Bitcoin (BTC), Ethereum (ETH), Bitcoin Cash (BCH), Litecoin (LTC), Monero (XMR), IOTA (MIOTA) – cryptocurrencies are omnipresent in the media. Spectacular success stories and profits in the millions, if not billions, have been reported – but is it advisable to invest in virtual money and are digital currencies a new financial instrument?
Cryptocurrency is the umbrella term for virtual currencies that can act as digital means of payment.
A blockchain (composed of block and chain) is often referred to as a collective accounting system. In data blocks, it contains encrypted information about any transactions that were carried out with a specific cryptocurrency. It functions as a database, the blocks of which are not located on a central server, but on the computers of the large number of participants that it manages.
Anyone can become a participant in this decentralized network and provide computing power to continue the chain of data. This is rewarded by receiving currency units (coin or coin or token or token) of the corresponding cryptocurrency. This process is referred to as mining.
Once a transaction has been committed to the blockchain, no participant can change it. This protects it and individual currency units cannot be used more than once.
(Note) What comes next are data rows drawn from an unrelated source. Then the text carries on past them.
File: src/rtl/core/lrd_pkg.sv
`timescale 1ns / 1ps

package lrd_pkg;

  localparam int COORD_BITS_DEF = 12;
  localparam int DEPTH_BITS     = 24;
  // depth difference needs one more bit, the signed slope one more again
  localparam int DZ_BITS        = DEPTH_BITS + 1;
  localparam int SLOPE_BITS     = DZ_BITS + 1;

  typedef enum logic {
    OP_LOAD = 1'b0,
    OP_STEP = 1'b1
  } op_t;

  typedef struct packed {
    logic load;      // latch ordered endpoints
    logic setup;     // derive deltas, decision, start the divider
    logic step;      // emit one pixel and advance the walk
    logic slope_wr;  // capture the divider result
  } lrd_cmd_t;

  typedef struct packed {
    logic line_busy;
    logic div_done;
  } lrd_stat_t;

endpackage

File: src/rtl/core/lrd_if.sv
`timescale 1ns / 1ps

interface lrd_in_if #(
  parameter int COORD_BITS = lrd_pkg::COORD_BITS_DEF
) ();
  logic                                 valid;
  logic                                 ready;
  logic                                 op;
  logic signed [COORD_BITS-1:0]         start_x;
  logic signed [COORD_BITS-1:0]         start_y;
  logic signed [lrd_pkg::DEPTH_BITS-1:0] start_depth;
  logic signed [COORD_BITS-1:0]         end_x_in;
  logic signed [COORD_BITS-1:0]         end_y_in;
  logic signed [lrd_pkg::DEPTH_BITS-1:0] end_depth_in;

  modport source (
    output valid, op, start_x, start_y, start_depth, end_x_in, end_y_in, end_depth_in,
    input  ready
  );
  modport sink (
    input  valid, op, start_x, start_y, start_depth, end_x_in, end_y_in, end_depth_in,
    output ready
  );
endinterface

interface lrd_out_if #(
  parameter int COORD_BITS = lrd_pkg::COORD_BITS_DEF
) ();
  logic                                 valid;
  logic                                 ready;
  logic signed [COORD_BITS-1:0]         pixel_x;
  logic signed [COORD_BITS-1:0]         pixel_y;
  logic signed [lrd_pkg::DEPTH_BITS-1:0] pixel_depth;
  logic                                 last;

  modport source (
    output valid, pixel_x, pixel_y, pixel_depth, last,
    input  ready
  );
  modport sink (
    input  valid, pixel_x, pixel_y, pixel_depth, last,
    output ready
  );
endinterface

File: src/rtl/core/line_raster_with_depth_unit.sv
// Channel  Direction  Transaction
// in_ch    sink       op, start_x/y/depth, end_x_in/y_in/depth_in
// out_ch   source     pixel_x, pixel_y, pixel_depth, last
//
// With out_ch drained, one pixel leaves per cycle.
// A load keeps in_ready low through the setup state, then the slope
// divider, which retires one quotient bit of the 25-bit depth difference a cycle.
// Reset is synchronous and leaves no line in progress; steps then give nothing.
// A pixel held by low out_ch.ready also holds in_ready low.
`timescale 1ns / 1ps

module line_raster_with_depth_unit #(
  parameter int COORD_BITS = lrd_pkg::COORD_BITS_DEF
) (
  input  logic      clk,
  input  logic      rst_n,
  lrd_in_if.sink    in_ch,
  lrd_out_if.source out_ch
);

  lrd_pkg::lrd_cmd_t  cmd;
  lrd_pkg::lrd_stat_t stat;

  lrd_ctrl u_lrd_ctrl (
    .clk       (clk),
    .rst_n     (rst_n),
    .in_valid  (in_ch.valid),
    .in_op     (in_ch.op),
    .in_ready  (in_ch.ready),
    .out_ready (out_ch.ready),
    .out_valid (out_ch.valid),
    .cmd       (cmd),
    .stat      (stat)
  );

  lrd_datapath #(
    .COORD_BITS (COORD_BITS)
  ) u_lrd_datapath (
    .clk          (clk),
    .rst_n        (rst_n),
    .cmd          (cmd),
    .stat         (stat),
    .start_x      (in_ch.start_x),
    .start_y      (in_ch.start_y),
    .start_depth  (in_ch.start_depth),
    .end_x_in     (in_ch.end_x_in),
    .end_y_in     (in_ch.end_y_in),
    .end_depth_in (in_ch.end_depth_in),
    .pixel_x      (out_ch.pixel_x),
    .pixel_y      (out_ch.pixel_y),
    .pixel_depth  (out_ch.pixel_depth),
    .last         (out_ch.last)
  );

endmodule
`src/rtl/gvi_ram.sv`:
```
`timescale 1ns / 1ps
`default_nettype none
// ----------------------------------------------------------------------------
// gvi_ram
// Simple dual-port RAM with one write port and one registered read port.
// ----------------------------------------------------------------------------
module gvi_ram #(
  parameter int WIDTH = 32,
  parameter int DEPTH = 128
) (
  input  wire logic                     clk,
  input  wire logic                     we,
  input  wire logic [$clog2(DEPTH)-1:0] waddr,
  input  wire logic [WIDTH-1:0]         wdata,
  input  wire logic [$clog2(DEPTH)-1:0] raddr,
  output logic      [WIDTH-1:0]         rdata
);

  logic [WIDTH-1:0] mem [DEPTH];

  always_ff @(posedge clk) begin
    if (we) begin
      mem[waddr] <= wdata;
    end
    rdata <= mem[raddr];
  end

endmodule
`default_nettype wire

```
[config.mk]
export PLATFORM = sky130hd
export DESIGN_NAME = accel_orientation_flip_detector
export DESIGN_NICKNAME = d
export VERILOG_FILES = /design/src/afd_pkg.sv /design/src/afd_motion.sv /design/src/afd_orient.sv /design/src/accel_orientation_flip_detector.sv
export SDC_FILE = /design/constraint.sdc
export NUM_CORES = 2
export LEC_CHECK = 0
export ABC_AREA = 1
export BUFFER_PORTS_ARGS = -buffer_cell sky130_fd_sc_hd__buf_2
export CORE_ASPECT_RATIO = 1.1
export CORE_MARGIN = 10
export CORE_UTILIZATION = 30
export DETAILED_ROUTE_END_ITERATION = 16
export HOLD_SLACK_MARGIN = 0.02
export SETUP_SLACK_MARGIN = 0.02
export SLEW_MARGIN = 20
export SYNTH_ARGS = -nofsm -noshare
export SYNTH_HDL_FRONTEND = slang
export SYNTH_SLANG_ARGS = --single-unit
export TNS_END_PERCENT = 50
[constraint.sdc]
create_clock -name clk -period 9.8 [get_ports clk]
set_input_delay 0.49 -clock clk [delete_from_list [all_inputs] [get_ports clk]]
set_output_delay 0.49 -clock clk [all_outputs]
set_load 0.01 [all_outputs]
For this reason, there is no longer any need for an established institution that has always been involved in monetary transactions.
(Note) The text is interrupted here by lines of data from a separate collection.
### src/design/hjrd_pkg.sv
// ----------------------------------------------------------------------------
// HID joystick report decoder package
// Item types, register indexes and widths for decoder, divider and checker.
// ----------------------------------------------------------------------------
package hjrd_pkg;

   // Fixed field widths
   localparam int OFFSET_W   = 6;   // byte offset inside a report
   localparam int LEN_W      = 7;   // report length and minimum length
   localparam int AXIS_W     = 16;  // widest raw axis value
   localparam int DIVIDEND_W = 24;  // |raw - min| * 255 fits in 24 bits
   localparam int CSR_IDX_W  = 3;
   localparam int CSR_DATA_W = 32;

   // Configuration register indexes
   localparam logic [CSR_IDX_W-1:0] CSR_X_AXIS_SETUP      = 3'd0;
   localparam logic [CSR_IDX_W-1:0] CSR_Y_AXIS_SETUP      = 3'd1;
   localparam logic [CSR_IDX_W-1:0] CSR_X_LOGICAL_RANGE   = 3'd2;
   localparam logic [CSR_IDX_W-1:0] CSR_Y_LOGICAL_RANGE   = 3'd3;
   localparam logic [CSR_IDX_W-1:0] CSR_BUTTON_OFFSETS    = 3'd4;
   localparam logic [CSR_IDX_W-1:0] CSR_BUTTON_MASKS      = 3'd5;
   localparam logic [CSR_IDX_W-1:0] CSR_MIN_REPORT_LENGTH = 3'd6;
   localparam logic [CSR_IDX_W-1:0] CSR_STICK_NUMBER      = 3'd7;

   typedef struct packed {
      logic [7:0] report_byte;
      logic       last_byte;
   } req_item_type;

   typedef struct packed {
      logic [7:0]        direction_map;
      logic              map_changed;
      logic signed [7:0] analog_x;
      logic signed [7:0] analog_y;
      logic [1:0]        port_index;
   } rsp_item_type;

endpackage

### src/design/hjrd_ram.sv
// ----------------------------------------------------------------------------
// Generic single-clock RAM
// One write port and one read port; the read data is registered.
// ----------------------------------------------------------------------------
module hjrd_ram #(
   parameter int WIDTH = 8,
   parameter int DEPTH = 64
) (
   input  logic                     clock,
   input  logic                     wr_en,
   input  logic [$clog2(DEPTH)-1:0] wr_addr,
   input  logic [WIDTH-1:0]         wr_data,
   input  logic [$clog2(DEPTH)-1:0] rd_addr,
   output logic [WIDTH-1:0]         rd_data
);

   logic [WIDTH-1:0] mem_ff [DEPTH];
   logic [WIDTH-1:0] rd_data_ff;

   always_ff @(posedge clock) begin
      if (wr_en) begin
         mem_ff[wr_addr] <= wr_data;
      end
      rd_data_ff <= mem_ff[rd_addr];
   end

   assign rd_data = rd_data_ff;

endmodule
The goal of Bitcoin, the first cryptocurrency, was simply to create a payment system that worked without financial institutions to give consumers a degree of informational self-determination and anonymity. As a result, Bitcoin has been used as a means of payment for illegal transactions in recent years. Although this reduced the social acceptance of cryptocurrencies, the underlying technology has meanwhile been expanded and improved. Cryptocurrencies can now be used for much more than just money transactions, as they are a safe, fast and cost-effective alternative for the transfer of sensitive data.
In a pilot project, the United Nations World Food Program is using Ethereum, for example, to distribute resources to refugees. The organization issues food coupons via the blockchain and those affected can pay in refugee camps using an iris scan. In this way, the financial means reach the needy directly and corruption is no longer a problem for the organization.
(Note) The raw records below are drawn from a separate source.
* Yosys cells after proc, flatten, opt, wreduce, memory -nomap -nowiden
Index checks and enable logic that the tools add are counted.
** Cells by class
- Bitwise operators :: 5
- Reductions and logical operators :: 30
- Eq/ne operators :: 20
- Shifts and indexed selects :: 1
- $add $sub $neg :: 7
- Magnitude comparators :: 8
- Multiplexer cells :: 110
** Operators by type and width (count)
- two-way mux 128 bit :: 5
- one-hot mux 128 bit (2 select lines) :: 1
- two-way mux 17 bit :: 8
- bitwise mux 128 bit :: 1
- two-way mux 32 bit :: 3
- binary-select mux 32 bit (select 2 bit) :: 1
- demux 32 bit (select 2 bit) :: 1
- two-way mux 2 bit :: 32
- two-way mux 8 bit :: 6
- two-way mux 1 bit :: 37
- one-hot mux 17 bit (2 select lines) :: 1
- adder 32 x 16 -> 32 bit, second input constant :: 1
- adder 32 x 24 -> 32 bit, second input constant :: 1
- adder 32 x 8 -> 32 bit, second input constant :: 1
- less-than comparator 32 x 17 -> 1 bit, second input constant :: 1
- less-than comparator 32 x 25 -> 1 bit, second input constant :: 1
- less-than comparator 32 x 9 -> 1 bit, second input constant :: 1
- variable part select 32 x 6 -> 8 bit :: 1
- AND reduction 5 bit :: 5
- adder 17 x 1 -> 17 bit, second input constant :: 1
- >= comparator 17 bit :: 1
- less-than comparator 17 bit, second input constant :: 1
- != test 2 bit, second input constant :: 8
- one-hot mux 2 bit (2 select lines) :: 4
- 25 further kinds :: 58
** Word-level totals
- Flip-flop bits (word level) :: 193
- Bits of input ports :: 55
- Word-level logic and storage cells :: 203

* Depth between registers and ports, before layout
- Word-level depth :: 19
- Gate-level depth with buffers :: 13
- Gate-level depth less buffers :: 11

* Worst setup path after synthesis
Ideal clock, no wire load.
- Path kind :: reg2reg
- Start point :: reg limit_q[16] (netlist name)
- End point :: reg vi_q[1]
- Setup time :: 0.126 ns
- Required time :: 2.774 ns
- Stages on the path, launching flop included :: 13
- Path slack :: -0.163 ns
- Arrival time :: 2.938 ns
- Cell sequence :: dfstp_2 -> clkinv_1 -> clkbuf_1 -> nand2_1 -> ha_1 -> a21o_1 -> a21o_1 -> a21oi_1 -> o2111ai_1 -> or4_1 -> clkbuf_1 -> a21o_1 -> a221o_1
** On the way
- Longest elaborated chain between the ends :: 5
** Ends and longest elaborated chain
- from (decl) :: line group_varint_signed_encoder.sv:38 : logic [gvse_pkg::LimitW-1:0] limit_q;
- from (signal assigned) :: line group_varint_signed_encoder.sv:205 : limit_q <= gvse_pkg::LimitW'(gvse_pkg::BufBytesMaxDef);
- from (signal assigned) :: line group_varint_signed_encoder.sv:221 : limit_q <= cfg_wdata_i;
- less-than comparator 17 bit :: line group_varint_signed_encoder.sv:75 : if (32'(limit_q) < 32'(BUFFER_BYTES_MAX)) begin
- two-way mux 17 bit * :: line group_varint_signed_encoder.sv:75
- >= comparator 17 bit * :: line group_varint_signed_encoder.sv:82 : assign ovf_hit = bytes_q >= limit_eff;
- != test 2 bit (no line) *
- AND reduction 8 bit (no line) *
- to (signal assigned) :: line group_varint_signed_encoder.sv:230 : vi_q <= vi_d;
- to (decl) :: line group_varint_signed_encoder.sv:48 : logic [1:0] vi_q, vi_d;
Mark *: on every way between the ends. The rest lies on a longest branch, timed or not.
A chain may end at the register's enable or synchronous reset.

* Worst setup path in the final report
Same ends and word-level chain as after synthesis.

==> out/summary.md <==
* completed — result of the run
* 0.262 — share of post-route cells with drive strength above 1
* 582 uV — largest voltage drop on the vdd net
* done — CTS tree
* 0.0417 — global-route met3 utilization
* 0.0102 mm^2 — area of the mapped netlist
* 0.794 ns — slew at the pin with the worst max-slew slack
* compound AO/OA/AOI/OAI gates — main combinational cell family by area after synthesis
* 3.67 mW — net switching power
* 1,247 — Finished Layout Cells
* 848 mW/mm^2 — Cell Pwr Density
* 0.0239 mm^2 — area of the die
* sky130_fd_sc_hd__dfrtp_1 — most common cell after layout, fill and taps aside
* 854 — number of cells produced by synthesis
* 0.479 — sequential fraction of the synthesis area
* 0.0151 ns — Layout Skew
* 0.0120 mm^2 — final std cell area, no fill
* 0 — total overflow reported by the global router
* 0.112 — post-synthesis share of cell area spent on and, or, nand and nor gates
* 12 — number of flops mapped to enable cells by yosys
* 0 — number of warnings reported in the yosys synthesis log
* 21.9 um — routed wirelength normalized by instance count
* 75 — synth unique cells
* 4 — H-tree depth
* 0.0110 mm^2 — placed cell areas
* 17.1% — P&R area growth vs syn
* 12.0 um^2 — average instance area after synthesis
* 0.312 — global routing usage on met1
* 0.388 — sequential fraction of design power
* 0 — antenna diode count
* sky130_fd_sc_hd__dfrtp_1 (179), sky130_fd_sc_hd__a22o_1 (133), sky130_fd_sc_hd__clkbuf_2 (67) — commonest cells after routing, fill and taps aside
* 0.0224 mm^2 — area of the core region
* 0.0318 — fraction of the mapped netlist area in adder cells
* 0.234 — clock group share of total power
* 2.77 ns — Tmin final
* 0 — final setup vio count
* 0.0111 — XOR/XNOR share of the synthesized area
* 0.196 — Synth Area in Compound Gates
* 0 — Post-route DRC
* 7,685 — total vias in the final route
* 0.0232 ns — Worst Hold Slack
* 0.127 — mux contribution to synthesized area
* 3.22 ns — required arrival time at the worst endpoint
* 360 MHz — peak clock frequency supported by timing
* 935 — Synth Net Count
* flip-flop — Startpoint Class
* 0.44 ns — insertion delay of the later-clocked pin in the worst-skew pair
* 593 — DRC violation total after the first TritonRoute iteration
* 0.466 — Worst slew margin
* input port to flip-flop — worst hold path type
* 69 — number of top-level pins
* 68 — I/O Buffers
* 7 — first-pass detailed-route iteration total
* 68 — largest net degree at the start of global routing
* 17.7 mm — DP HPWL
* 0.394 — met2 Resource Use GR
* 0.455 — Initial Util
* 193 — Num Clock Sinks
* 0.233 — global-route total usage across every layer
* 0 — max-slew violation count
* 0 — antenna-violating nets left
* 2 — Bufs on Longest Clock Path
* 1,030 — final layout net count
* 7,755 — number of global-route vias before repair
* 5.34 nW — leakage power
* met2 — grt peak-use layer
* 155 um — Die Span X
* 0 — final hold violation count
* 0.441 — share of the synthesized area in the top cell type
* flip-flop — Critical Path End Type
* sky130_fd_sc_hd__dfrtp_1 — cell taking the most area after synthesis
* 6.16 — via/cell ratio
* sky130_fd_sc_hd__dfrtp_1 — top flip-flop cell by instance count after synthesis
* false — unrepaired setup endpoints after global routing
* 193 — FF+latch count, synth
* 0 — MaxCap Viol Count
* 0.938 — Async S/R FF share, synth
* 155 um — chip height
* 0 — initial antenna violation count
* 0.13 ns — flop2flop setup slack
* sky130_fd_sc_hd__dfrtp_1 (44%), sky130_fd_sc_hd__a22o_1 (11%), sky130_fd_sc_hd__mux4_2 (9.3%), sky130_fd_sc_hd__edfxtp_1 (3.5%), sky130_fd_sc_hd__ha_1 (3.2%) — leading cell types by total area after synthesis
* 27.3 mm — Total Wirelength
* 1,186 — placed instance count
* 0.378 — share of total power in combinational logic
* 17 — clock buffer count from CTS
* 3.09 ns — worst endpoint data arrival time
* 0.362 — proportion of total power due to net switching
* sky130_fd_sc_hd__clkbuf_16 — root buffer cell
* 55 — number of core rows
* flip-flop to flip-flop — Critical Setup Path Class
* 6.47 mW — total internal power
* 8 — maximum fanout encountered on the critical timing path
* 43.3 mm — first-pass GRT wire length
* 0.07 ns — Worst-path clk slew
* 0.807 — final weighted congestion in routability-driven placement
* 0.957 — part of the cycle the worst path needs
### config.mk
export PLATFORM = sky130hd
export DESIGN_NAME = lzwd_ctrl
export DESIGN_NICKNAME = d
export VERILOG_FILES = /design/src/sv/lzwd_pkg.sv /design/src/sv/lzwd_ctrl.sv
export VERILOG_INCLUDE_DIRS = /design/src /design/src/sv
export SDC_FILE = /design/constraint.sdc
export NUM_CORES = 1
export LEC_CHECK = 0
export BUFFER_PORTS_ARGS = -buffer_cell sky130_fd_sc_hd__buf_2
export CORE_AREA = 8 8 60 62
export CTS_BUF_LIST = sky130_fd_sc_hd__clkbuf_4
export DETAILED_ROUTE_END_ITERATION = 8
export DIE_AREA = 0 0 68 70
export PLACE_DENSITY_LB_ADDON = 0.08
export SYNTH_ARGS = -nofsm -noshare
export SYNTH_HDL_FRONTEND = slang
export SYNTH_SLANG_ARGS = --single-unit
export TNS_END_PERCENT = 10
### constraint.sdc
create_clock -name i_clk -period 4 [get_ports i_clk]
set_clock_uncertainty 0.1 [all_clocks]
set_input_delay 0.4 -clock i_clk [delete_from_list [all_inputs] [get_ports i_clk]]
set_output_delay 0.4 -clock i_clk [all_outputs]
set_load 0.01 [all_outputs]
### src/sv/lz_window_decompressor_unit_defines.svh
// Assertion helpers shared by the decompressor modules.
`ifndef LZ_WINDOW_DECOMPRESSOR_UNIT_DEFINES_SVH
`define LZ_WINDOW_DECOMPRESSOR_UNIT_DEFINES_SVH

// Same-cycle implication, checked outside reset.
`define LZWD_ASSERT_IMP(label, clk, rst_n, pre, post) \
    label: assert property (@(posedge clk) disable iff (!(rst_n)) (pre) |-> (post)) \
        else $error("lzwd assertion failed");

// Next-cycle implication, checked outside reset.
`define LZWD_ASSERT_NXT(label, clk, rst_n, pre, post) \
    label: assert property (@(posedge clk) disable iff (!(rst_n)) (pre) |=> (post)) \
        else $error("lzwd assertion failed");

`endif

### src/sv/lzwd_pkg.sv
package lzwd_pkg;

    // history window
    localparam int HistDepth = 4096;
    localparam int HistAw    = 12;

    // most lanes that a 64-bit result can hold
    localparam int OutMaxLanes = 8;

    // stream format constants
    localparam logic [7:0] FlagMsb       = 8'h80;
    localparam logic [3:0] FlagsPerGroup = 4'd8;
    localparam logic [8:0] PairLenBias   = 9'd2;
    localparam logic [8:0] ExtraLenBias  = 9'd18;

    // commands from controller to datapath
    typedef struct packed {
        logic pair_hi;     // latch first pair byte
        logic pair_lo;     // latch second pair byte, short length
        logic extra;       // latch long length byte
        logic literal;     // store literal byte and stage it
        logic copy_start;  // set source pointer and byte count
        logic mem_rd;      // read history at source pointer
        logic mem_wr;      // write read byte, stage it in a lane
        logic out_load;    // move staged bytes to output register
        logic out_last;
        logic out_fault;
    } t_cmd;

    // status from datapath to controller
    typedef struct packed {
        logic done;        // produced count reached output length
        logic nib_zero;    // pair length nibble is zero
        logic bound_fault; // copy precedes start or overruns length
        logic lane_full;   // next write fills the result
        logic last_byte;   // next write is the copy's last byte
        logic out_free;    // output register can take a result
    } t_sts;

endpackage

### src/sv/lzwd_ctrl.sv
`include "lz_window_decompressor_unit_defines.svh"

module lzwd_ctrl import lzwd_pkg::*; (
    input  logic       i_clk,
    input  logic       i_rst_n,
    input  logic       i_in_valid,
    input  logic [7:0] i_byte,
    output logic       o_in_stall,
    input  t_sts       i_sts,
    output t_cmd       o_cmd
);

    typedef enum logic [1:0] {
        PH_FLAG,
        PH_CHUNK,
        PH_PAIR_LO,
        PH_EXTRA
    } t_phase;

    typedef enum logic [2:0] {
        S_IDLE,
        S_CHECK,
        S_RD,
        S_WR,
        S_EMIT
    } t_state;

    t_state     r_state, n_state;
    t_phase     r_phase, n_phase;
    logic [7:0] r_flags, n_flags;
    logic [3:0] r_left, n_left;
    logic       r_fault, n_fault;
    logic       r_last, n_last;
    logic       r_efault, n_efault;

    logic       w_accept;
    logic [7:0] w_fin_flags;
    logic [3:0] w_fin_left;
    t_phase     w_fin_phase;

    assign o_in_stall = (r_state != S_IDLE);
    assign w_accept   = i_in_valid && (r_state == S_IDLE);

    // end of one flagged chunk
    assign w_fin_flags = {r_flags[6:0], 1'b0};
    assign w_fin_left  = (r_left != 4'd0) ? r_left - 4'd1 : 4'd0;
    assign w_fin_phase = (w_fin_left != 4'd0) ? PH_CHUNK : PH_FLAG;

    // next state and command decode
    always_comb begin
        n_state  = r_state;
        n_phase  = r_phase;
        n_flags  = r_flags;
        n_left   = r_left;
        n_fault  = r_fault;
        n_last   = r_last;
        n_efault = r_efault;
        o_cmd    = '0;
        unique case (r_state)
            S_IDLE: begin
                if (w_accept) begin
                    if (r_fault) begin
                        n_efault = 1'b1;
                        n_last   = 1'b1;
                        n_state  = S_EMIT;
                    end else if (!i_sts.done) begin
                        unique case (r_phase)
                            PH_FLAG: begin
                                n_flags = i_byte;
                                n_left  = FlagsPerGroup;
                                n_phase = PH_CHUNK;
                            end
                            PH_CHUNK: begin
                                if ((r_flags & FlagMsb) != 8'd0) begin
                                    o_cmd.literal = 1'b1;
                                    n_flags  = w_fin_flags;
                                    n_left   = w_fin_left;
                                    n_phase  = w_fin_phase;
                                    n_efault = 1'b0;
                                    n_last   = 1'b1;
                                    n_state  = S_EMIT;
                                end else begin
                                    o_cmd.pair_hi = 1'b1;
                                    n_phase = PH_PAIR_LO;
                                end
                            end
                            PH_PAIR_LO: begin
                                o_cmd.pair_lo = 1'b1;
                                if (i_sts.nib_zero) begin
                                    n_phase = PH_EXTRA;
                                end else begin
                                    n_state = S_CHECK;
                                end
                            end
                            PH_EXTRA: begin
                                o_cmd.extra = 1'b1;
                                n_state = S_CHECK;
                            end
                            default: ;
                        endcase
                    end
                end
            end
            S_CHECK: begin
                if (i_sts.bound_fault) begin
                    n_fault  = 1'b1;
                    n_efault = 1'b1;
                    n_last   = 1'b1;
                    n_state  = S_EMIT;
                end else begin
                    o_cmd.copy_start = 1'b1;
                    n_state = S_RD;
                end
            end
            S_RD: begin
                o_cmd.mem_rd = 1'b1;
                n_state = S_WR;
            end
            S_WR: begin
                o_cmd.mem_wr = 1'b1;
                if (i_sts.last_byte) begin
                    n_flags  = w_fin_flags;
                    n_left   = w_fin_left;
                    n_phase  = w_fin_phase;
                end
                if (i_sts.lane_full || i_sts.last_byte) begin
                    n_last   = i_sts.last_byte;
                    n_efault = 1'b0;
                    n_state  = S_EMIT;
                end else begin
                    n_state = S_RD;
                end
            end
            S_EMIT: begin
                if (i_sts.out_free) begin
                    o_cmd.out_load  = 1'b1;
                    o_cmd.out_last  = r_last;
                    o_cmd.out_fault = r_efault;
                    n_state = r_last ? S_IDLE : S_RD;
                end
            end
            default: n_state = S_IDLE;
        endcase
    end

    // state and parser registers
    always_ff @(posedge i_clk) begin
        if (!i_rst_n) begin
            r_state  <= S_IDLE;
            r_phase  <= PH_FLAG;
            r_flags  <= '0;
            r_left   <= '0;
            r_fault  <= 1'b0;
            r_last   <= 1'b0;
            r_efault <= 1'b0;
        end else begin
            r_state  <= n_state;
            r_phase  <= n_phase;
            r_flags  <= n_flags;
            r_left   <= n_left;
            r_fault  <= n_fault;
            r_last   <= n_last;
            r_efault <= n_efault;
        end
    end

    `LZWD_ASSERT_IMP(a_fault_last, i_clk, i_rst_n, (r_state == S_EMIT) && r_efault, r_last)
    `LZWD_ASSERT_NXT(a_fault_sticky, i_clk, i_rst_n, r_fault, r_fault)
    `LZWD_ASSERT_IMP(a_wr_after_rd, i_clk, i_rst_n, r_state == S_WR, $past(r_state) == S_RD)

endmodule

Word level (Yosys, flattened, before mapping)
Index checks and enable logic that the tools add are counted.

cells by class
  add/sub/neg operators = 1
  equality and inequality tests = 24
  mux-type cells = 66
  reduce and logical (&&, ||, !) cells = 15

operators with widths
  kind                   number
  $mux W4                10
  $mux W8                5
  $pmux W8 S2            2
  $mux W3                10
  $mux W1                24
  $reduce_and A7 Y1      3
  $pmux W4 S2            2
  $pmux W3 S5            1
  $mux W2                7
  $ne A2 B2 Y1 const B   7
  $ne A3 B3 Y1 const B   4
  $reduce_and A6 Y1      2
  $pmux W3 S3            1
  $ne A4 B4 Y1 const B   2
  $reduce_bool A4 Y1     2
  $eq A3 B2 Y1 const B   2
  $pmux W1 S3            2
  $pmux W2 S3            1
  $reduce_bool A3 Y1     2
  $ne A5 B2 Y1 const B   1
  $eq A2 B2 Y1 const B   2
  $ne A4 B1 Y1 const B   1
  $pmux W2 S2            1
  $sub A4 B1 Y4 const B  1
  other kinds (11)       11

word-level totals
  register bits after elaboration = 20
  bits of input ports = 17
  output and inout bits = 11
  logic and storage cells = 114

Logic depth before layout (Yosys ltp)
Gate-level depths: netlist (run 1).

  word-level depth = 10
  mapped depth = 8
  depth with buffers taken out = 6

Worst setup path after synthesis (run 1)
No wires, ideal clock.

  path kind = input -> register
  from = input port i_sts[5] (netlist name)
  to = register r_phase[0]
  library setup time = 136 ps
  data arrival time = 1862 ps
  data required time = 3764 ps
  path slack = 1902 ps
  stages = 4
  path buffers = 0
  path through = or4b_4 or4_1 a2111oi_0 a211oi_1

on the way
  longest elaborated chain between the ends = 2

ends and longest elaborated chain
  item                         RTL line          source
  start, declared              lzwd_ctrl.sv:9    input t_sts i_sts,
  $ne A2 B2 Y1 (no line)       --
  $reduce_and A7 Y1 (no line)  --
  end signal, assigned         lzwd_ctrl.sv:158  r_phase <= n_phase;
  end, declared                lzwd_ctrl.sv:29   t_phase r_phase, n_phase;

No other way between the ends.
A chain may end at the register's enable or synchronous reset.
Facebook also wants to introduce Libra, its own digital currency, to enable worldwide payments via Facebook, WhatsApp and Instagram. The coupling to a currency basket is intended to protect Libra from fluctuations in value. Central banks have so far been skeptical about the plans of the social media giant.
What cryptocurrencies are there?
In 2009, the first and probably best known cryptocurrency was created: Bitcoin (BTC). Measured in terms of market capitalization, the crypto starling still accounts for the largest share of the virtual currency market. Ethereum (ETH) and Ripple (XRP) follow as the second and third largest cryptocurrency.
No banks are required for the payment processes. A decentralized network replaces financial institutions, the participants of which manage transactions and generate new units of the currency. This is made possible by the blockchain technology that underlies every cryptocurrency.
n total there are now over 2,800 different cryptocurrencies worldwide and the number of virtual currencies is growing daily. But why are there so many different currencies at all?
Initially, the technology has been improved and developed since the Bitcoin appeared. This paved the way for currency alternatives that offer many advantages over Bitcoin and have their own focus.
For example, Litecoin is faster than Bitcoin, with Ethereum not only currency transactions can be carried out, but also contracts, so-called smart contracts, and Ripple should be used by banks to accelerate regular transfers.
Bitcoin boom and crypto insanity
The technological advance came with the Bitcoin boom. In mid-December 2017, a single Bitcoin was worth nearly $ 20,000. In the following months, the value plummeted. At the end of 2018, a bitcoin was sometimes worth less than $ 3,000 – a loss of over five hundred percent. Nevertheless, the record-breaking asset of the alternative currency made the market particularly interesting for speculation and created incentives for the development of further cryptocurrencies and new issues of crypto units.
New ideas, plans and business models for cashless digital currencies are constantly emerging. Whether cryptocurrencies linked to diamonds (Carat) or oil (Petro), crypto money that is given as a reward for good deeds (Hullcoin), or a currency that is simply a parody of Bitcoin (Dogecoin) – there seem to be no limits to your imagination.